-------- Stored data
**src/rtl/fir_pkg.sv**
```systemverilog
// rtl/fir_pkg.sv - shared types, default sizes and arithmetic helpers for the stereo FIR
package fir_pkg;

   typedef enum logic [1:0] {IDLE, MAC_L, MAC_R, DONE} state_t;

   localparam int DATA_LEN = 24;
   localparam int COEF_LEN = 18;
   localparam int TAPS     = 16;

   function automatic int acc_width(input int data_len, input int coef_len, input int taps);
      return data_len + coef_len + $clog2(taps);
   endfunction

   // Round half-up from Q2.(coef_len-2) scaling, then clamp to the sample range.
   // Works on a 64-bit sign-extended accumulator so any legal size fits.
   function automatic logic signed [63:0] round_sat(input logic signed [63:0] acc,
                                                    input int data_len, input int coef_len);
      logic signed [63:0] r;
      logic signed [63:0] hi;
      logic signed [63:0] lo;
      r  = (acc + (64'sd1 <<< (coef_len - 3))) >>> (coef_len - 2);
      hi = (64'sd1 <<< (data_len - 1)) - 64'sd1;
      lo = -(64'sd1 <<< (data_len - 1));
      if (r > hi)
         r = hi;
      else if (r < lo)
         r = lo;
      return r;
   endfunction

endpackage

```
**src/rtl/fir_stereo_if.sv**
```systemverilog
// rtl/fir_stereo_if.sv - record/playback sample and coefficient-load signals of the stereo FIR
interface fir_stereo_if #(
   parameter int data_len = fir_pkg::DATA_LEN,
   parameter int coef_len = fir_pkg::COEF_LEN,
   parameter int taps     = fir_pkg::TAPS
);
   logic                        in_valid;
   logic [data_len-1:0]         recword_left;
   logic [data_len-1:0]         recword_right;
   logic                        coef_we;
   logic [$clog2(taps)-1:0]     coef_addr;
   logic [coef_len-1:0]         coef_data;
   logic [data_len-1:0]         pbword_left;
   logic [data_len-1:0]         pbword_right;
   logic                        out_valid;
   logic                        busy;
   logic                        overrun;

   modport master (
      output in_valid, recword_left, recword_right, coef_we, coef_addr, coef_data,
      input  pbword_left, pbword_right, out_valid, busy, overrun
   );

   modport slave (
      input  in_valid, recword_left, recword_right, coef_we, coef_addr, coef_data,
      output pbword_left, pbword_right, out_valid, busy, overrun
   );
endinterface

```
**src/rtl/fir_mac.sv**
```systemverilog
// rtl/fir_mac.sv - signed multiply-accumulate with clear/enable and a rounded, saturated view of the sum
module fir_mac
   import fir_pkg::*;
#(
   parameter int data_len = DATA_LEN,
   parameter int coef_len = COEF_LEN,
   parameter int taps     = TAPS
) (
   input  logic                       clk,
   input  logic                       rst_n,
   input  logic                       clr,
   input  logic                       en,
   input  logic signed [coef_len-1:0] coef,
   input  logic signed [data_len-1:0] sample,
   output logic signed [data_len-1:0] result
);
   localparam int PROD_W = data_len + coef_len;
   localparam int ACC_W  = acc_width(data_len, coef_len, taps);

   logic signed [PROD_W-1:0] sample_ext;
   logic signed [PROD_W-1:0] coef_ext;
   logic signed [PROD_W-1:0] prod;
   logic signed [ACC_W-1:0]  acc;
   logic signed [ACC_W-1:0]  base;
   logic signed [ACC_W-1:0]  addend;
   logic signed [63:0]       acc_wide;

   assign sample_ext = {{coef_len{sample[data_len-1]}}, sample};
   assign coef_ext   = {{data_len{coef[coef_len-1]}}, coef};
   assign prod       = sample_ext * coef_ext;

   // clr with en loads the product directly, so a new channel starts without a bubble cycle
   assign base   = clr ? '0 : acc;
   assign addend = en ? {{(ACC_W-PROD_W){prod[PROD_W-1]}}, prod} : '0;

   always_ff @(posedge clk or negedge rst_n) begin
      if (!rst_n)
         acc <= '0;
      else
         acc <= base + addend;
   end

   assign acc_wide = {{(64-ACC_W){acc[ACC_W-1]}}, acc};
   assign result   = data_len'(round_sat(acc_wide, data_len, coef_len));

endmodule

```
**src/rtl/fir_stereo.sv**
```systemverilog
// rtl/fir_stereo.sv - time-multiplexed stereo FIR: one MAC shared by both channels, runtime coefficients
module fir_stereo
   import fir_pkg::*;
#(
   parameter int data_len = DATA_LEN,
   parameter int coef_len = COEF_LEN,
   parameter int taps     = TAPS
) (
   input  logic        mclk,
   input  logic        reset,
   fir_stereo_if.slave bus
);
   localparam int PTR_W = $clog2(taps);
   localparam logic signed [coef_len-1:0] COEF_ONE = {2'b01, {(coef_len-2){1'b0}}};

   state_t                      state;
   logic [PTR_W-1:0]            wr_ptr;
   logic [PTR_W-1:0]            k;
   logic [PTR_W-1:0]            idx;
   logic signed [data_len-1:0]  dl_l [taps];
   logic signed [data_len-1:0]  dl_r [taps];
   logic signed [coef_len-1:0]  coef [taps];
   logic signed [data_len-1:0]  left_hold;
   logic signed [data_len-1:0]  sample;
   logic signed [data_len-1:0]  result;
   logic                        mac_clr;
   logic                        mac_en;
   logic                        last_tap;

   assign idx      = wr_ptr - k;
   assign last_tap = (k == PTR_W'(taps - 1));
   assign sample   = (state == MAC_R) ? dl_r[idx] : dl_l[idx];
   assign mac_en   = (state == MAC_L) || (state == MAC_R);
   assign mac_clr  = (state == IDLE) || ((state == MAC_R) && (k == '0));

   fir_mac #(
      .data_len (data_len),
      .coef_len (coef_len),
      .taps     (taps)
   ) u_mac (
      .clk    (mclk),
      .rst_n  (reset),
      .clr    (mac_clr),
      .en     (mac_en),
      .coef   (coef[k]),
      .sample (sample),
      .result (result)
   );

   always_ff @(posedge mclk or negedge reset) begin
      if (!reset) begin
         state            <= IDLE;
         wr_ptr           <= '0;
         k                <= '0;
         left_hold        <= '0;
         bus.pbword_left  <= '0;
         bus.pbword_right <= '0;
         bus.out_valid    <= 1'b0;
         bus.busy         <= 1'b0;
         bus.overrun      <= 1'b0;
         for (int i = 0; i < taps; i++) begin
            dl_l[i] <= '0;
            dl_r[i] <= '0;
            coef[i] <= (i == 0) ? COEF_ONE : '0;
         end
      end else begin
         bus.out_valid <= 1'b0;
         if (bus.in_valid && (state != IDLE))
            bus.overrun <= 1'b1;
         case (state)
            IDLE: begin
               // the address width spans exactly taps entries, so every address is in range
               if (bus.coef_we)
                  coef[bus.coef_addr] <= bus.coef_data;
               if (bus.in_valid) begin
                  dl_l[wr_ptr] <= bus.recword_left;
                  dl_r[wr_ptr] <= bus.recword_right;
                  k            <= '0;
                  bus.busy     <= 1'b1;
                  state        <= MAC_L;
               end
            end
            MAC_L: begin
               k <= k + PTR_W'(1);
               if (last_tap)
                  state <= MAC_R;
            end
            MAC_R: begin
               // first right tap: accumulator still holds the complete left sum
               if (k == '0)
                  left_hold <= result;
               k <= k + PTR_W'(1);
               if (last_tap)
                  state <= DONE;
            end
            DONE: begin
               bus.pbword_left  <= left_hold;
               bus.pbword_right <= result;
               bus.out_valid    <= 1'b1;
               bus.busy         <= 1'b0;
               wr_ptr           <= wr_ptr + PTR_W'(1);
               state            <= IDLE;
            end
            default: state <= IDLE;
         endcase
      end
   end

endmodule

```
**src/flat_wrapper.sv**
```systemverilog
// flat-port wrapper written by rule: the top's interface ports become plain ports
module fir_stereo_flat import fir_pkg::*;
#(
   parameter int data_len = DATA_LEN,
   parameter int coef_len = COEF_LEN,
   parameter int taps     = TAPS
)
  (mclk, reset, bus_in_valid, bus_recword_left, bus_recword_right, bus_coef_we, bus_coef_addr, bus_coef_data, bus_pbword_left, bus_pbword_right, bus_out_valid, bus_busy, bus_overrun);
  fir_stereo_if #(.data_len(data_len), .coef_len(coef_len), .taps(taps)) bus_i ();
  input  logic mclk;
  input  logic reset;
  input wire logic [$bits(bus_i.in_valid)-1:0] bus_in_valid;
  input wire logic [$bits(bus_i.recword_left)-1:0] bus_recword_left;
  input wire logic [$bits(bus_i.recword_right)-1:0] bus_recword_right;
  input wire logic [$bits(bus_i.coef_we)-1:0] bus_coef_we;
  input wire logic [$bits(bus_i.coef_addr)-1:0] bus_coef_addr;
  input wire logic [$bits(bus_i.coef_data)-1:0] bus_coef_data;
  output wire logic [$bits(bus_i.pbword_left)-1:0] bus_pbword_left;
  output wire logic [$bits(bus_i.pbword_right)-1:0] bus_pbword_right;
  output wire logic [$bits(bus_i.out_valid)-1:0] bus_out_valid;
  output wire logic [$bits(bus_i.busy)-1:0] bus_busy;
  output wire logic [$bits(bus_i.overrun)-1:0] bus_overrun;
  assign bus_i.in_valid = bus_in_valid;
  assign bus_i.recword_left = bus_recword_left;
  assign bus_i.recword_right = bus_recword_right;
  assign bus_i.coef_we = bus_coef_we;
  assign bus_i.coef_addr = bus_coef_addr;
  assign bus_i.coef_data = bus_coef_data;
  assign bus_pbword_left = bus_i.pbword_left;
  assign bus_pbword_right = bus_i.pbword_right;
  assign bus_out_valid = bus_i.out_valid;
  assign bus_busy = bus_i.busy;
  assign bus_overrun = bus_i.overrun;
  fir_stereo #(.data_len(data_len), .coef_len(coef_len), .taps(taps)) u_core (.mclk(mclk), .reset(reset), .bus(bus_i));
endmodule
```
----------------
-------- Stored data
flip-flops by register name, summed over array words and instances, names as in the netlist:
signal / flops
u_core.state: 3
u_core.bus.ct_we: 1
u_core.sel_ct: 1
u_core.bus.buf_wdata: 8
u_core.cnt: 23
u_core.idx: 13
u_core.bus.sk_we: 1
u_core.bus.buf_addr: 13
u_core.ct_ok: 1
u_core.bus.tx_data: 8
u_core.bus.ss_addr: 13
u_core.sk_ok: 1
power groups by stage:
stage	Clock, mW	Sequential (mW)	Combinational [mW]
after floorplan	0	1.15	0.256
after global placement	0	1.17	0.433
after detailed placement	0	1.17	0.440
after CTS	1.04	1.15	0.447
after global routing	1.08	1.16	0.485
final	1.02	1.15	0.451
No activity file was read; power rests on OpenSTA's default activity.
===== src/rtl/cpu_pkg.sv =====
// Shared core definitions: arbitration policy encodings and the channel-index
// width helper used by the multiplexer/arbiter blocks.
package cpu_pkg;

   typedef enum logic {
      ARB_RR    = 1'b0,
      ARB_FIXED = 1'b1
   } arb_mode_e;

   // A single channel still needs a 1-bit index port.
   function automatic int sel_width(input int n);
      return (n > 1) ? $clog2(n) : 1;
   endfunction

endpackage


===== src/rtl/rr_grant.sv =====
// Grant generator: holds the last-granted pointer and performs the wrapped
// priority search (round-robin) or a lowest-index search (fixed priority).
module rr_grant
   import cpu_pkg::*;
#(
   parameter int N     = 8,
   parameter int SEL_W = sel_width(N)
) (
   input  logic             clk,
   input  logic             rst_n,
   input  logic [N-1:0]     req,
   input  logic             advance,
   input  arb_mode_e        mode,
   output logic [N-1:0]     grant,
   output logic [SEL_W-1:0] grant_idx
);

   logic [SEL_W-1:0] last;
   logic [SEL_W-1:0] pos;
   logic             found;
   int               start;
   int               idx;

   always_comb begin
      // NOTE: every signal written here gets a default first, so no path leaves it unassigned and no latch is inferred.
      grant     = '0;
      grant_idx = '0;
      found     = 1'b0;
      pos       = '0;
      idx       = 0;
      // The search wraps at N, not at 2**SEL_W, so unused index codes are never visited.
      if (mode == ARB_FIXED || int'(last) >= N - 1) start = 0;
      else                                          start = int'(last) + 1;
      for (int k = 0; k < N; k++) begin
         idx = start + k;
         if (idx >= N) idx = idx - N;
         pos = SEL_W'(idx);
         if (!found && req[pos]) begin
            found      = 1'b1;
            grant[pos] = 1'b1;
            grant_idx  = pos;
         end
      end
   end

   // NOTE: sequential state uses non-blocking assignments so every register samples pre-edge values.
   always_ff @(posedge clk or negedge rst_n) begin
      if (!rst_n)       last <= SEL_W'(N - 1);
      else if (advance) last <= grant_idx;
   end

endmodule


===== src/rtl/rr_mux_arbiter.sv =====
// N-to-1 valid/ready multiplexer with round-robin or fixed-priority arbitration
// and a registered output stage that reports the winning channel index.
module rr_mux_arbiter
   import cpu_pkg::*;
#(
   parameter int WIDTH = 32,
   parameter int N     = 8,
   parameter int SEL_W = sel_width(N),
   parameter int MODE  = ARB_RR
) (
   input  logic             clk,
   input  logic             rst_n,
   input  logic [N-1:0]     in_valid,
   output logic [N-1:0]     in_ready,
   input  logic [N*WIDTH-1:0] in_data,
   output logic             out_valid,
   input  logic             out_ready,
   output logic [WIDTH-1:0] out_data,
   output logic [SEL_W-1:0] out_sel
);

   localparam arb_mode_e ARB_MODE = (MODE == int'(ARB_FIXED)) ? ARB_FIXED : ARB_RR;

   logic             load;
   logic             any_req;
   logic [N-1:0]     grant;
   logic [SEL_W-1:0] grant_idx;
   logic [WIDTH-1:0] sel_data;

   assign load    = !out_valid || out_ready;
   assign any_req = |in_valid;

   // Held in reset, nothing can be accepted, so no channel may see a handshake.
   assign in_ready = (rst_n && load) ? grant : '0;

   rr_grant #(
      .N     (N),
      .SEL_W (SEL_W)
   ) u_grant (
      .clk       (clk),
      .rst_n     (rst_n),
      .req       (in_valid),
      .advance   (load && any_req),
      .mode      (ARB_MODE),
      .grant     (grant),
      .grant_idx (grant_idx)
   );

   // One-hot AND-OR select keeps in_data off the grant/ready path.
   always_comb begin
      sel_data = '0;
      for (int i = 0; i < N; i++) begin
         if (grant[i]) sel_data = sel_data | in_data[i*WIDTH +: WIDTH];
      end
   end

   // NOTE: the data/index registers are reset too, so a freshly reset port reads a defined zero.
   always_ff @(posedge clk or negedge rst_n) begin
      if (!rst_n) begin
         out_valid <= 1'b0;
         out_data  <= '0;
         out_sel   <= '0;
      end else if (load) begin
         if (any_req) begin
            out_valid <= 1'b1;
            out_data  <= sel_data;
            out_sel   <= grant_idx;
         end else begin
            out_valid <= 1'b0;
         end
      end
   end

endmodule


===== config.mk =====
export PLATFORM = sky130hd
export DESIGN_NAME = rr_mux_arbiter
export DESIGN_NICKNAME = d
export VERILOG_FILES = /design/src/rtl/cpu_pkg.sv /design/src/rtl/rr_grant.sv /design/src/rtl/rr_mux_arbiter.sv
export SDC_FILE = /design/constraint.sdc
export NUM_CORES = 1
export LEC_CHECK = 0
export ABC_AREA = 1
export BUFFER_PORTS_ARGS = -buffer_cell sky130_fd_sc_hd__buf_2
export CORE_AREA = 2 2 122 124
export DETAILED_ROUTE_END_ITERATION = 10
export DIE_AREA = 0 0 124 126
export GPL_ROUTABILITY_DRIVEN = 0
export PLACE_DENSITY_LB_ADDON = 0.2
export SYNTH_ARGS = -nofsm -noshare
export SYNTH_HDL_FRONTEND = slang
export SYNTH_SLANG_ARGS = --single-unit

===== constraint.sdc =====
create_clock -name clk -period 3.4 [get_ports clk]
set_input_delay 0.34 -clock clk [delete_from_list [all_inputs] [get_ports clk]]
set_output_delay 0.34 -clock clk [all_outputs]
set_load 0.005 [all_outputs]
----------------
Problem details -> Wherever the string "global" appears in the entries, copy that line.

Output of the task ->
after global placement	0	1.17	0.433
after global routing	1.08	1.16	0.485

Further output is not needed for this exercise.